Work order = Please return every line below that contains the string "added".

(Stored data)

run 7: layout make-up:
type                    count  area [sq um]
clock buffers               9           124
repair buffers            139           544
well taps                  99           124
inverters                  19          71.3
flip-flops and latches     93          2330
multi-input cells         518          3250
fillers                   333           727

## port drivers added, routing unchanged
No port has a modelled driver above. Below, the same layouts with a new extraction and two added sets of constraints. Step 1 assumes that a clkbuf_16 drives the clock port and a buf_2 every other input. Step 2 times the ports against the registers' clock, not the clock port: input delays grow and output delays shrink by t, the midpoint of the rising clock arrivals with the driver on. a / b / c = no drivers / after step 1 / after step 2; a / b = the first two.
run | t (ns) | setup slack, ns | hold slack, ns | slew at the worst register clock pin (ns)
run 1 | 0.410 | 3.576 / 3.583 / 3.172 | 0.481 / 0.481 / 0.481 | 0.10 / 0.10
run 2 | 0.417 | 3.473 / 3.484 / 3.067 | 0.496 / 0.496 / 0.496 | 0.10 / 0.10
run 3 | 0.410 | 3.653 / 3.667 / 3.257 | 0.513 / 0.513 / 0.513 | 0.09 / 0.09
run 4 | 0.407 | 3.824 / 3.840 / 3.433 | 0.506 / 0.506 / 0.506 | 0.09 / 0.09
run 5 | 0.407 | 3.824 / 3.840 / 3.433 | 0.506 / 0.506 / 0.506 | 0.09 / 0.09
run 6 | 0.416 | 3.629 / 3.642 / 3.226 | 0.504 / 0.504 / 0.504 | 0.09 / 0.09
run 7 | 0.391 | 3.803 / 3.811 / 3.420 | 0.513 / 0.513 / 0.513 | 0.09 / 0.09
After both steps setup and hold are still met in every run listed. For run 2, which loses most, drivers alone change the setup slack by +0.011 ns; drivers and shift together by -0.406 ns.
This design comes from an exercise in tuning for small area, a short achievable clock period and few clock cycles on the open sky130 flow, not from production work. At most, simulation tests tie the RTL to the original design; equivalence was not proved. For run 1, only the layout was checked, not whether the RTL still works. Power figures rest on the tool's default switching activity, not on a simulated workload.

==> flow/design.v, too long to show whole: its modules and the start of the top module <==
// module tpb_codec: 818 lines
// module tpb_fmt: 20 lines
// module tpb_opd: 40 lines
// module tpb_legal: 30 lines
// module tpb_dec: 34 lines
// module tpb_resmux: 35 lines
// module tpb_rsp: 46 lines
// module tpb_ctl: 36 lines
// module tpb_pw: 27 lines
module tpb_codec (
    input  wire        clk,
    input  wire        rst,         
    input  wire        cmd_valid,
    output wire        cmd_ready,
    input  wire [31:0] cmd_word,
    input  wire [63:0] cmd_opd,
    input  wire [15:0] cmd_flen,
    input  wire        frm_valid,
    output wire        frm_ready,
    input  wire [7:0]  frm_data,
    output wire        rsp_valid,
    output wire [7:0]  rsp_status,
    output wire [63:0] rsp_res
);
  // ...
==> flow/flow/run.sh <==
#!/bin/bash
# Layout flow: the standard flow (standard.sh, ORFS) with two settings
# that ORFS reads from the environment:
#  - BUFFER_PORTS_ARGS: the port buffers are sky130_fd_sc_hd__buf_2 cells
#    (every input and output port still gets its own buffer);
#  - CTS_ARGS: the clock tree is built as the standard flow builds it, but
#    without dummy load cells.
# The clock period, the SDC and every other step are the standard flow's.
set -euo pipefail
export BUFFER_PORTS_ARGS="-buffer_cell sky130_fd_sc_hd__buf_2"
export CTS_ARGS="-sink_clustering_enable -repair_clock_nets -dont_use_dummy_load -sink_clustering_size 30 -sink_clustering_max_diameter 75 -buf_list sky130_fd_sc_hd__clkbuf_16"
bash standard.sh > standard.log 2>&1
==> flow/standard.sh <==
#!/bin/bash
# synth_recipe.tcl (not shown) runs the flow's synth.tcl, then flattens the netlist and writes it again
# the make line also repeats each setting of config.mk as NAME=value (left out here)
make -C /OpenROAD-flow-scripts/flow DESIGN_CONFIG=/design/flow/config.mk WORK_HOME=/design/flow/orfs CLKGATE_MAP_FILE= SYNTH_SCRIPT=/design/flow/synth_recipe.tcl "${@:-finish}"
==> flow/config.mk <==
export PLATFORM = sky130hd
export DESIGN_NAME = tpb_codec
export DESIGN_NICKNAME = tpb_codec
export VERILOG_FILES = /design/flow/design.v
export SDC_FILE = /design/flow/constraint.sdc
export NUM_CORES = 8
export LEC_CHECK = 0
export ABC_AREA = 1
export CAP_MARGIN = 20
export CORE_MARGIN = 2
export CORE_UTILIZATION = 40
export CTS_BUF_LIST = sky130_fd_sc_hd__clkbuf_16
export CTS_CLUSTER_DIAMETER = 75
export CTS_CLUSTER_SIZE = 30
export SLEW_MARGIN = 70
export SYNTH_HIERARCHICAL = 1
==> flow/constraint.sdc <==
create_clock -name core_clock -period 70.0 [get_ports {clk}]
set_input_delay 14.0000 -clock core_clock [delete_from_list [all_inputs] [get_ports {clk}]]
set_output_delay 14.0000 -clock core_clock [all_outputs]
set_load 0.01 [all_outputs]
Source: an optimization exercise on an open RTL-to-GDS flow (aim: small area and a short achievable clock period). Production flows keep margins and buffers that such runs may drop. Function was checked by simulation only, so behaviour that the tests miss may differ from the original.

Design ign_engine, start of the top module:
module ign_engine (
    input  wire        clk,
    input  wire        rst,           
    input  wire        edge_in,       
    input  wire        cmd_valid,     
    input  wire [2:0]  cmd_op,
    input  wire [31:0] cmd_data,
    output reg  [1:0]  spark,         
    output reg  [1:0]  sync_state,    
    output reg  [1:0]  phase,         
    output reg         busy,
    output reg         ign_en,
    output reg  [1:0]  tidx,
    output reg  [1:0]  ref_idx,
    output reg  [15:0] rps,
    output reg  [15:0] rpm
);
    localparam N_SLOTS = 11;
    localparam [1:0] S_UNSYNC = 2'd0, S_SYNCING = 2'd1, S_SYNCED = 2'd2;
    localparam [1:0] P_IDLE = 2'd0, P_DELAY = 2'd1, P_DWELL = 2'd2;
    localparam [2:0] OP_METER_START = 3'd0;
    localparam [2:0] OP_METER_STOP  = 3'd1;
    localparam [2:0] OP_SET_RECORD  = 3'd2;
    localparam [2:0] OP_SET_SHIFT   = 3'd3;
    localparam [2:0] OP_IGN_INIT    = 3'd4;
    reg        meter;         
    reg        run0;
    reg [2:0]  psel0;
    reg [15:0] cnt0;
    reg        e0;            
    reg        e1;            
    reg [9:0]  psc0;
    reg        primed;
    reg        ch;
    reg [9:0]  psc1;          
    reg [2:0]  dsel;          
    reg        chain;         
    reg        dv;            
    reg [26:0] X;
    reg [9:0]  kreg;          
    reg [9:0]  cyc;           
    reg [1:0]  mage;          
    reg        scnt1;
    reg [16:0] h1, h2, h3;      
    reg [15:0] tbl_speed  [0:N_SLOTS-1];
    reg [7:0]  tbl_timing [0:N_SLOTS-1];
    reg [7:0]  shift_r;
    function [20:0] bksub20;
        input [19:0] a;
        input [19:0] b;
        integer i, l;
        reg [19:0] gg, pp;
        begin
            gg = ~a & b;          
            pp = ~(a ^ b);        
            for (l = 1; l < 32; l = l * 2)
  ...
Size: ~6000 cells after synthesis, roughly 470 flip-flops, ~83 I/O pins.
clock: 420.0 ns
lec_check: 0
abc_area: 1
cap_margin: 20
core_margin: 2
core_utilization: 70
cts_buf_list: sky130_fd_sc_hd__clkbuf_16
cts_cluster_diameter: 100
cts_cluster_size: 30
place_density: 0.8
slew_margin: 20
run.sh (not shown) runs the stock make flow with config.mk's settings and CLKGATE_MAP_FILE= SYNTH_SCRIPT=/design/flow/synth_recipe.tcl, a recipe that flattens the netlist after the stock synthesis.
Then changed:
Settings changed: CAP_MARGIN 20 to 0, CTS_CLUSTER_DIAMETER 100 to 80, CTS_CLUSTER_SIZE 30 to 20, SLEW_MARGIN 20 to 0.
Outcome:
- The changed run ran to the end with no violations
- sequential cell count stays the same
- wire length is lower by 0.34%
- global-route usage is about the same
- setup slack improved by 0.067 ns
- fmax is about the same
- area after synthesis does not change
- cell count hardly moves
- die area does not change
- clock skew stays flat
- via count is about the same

Output for this task =
## port drivers added, routing unchanged
No port has a modelled driver above. Below, the same layouts with a new extraction and two added sets of constraints. Step 1 assumes that a clkbuf_16 drives the clock port and a buf_2 every other input. Step 2 times the ports against the registers' clock, not the clock port: input delays grow and output delays shrink by t, the midpoint of the rising clock arrivals with the driver on. a / b / c = no drivers / after step 1 / after step 2; a / b = the first two.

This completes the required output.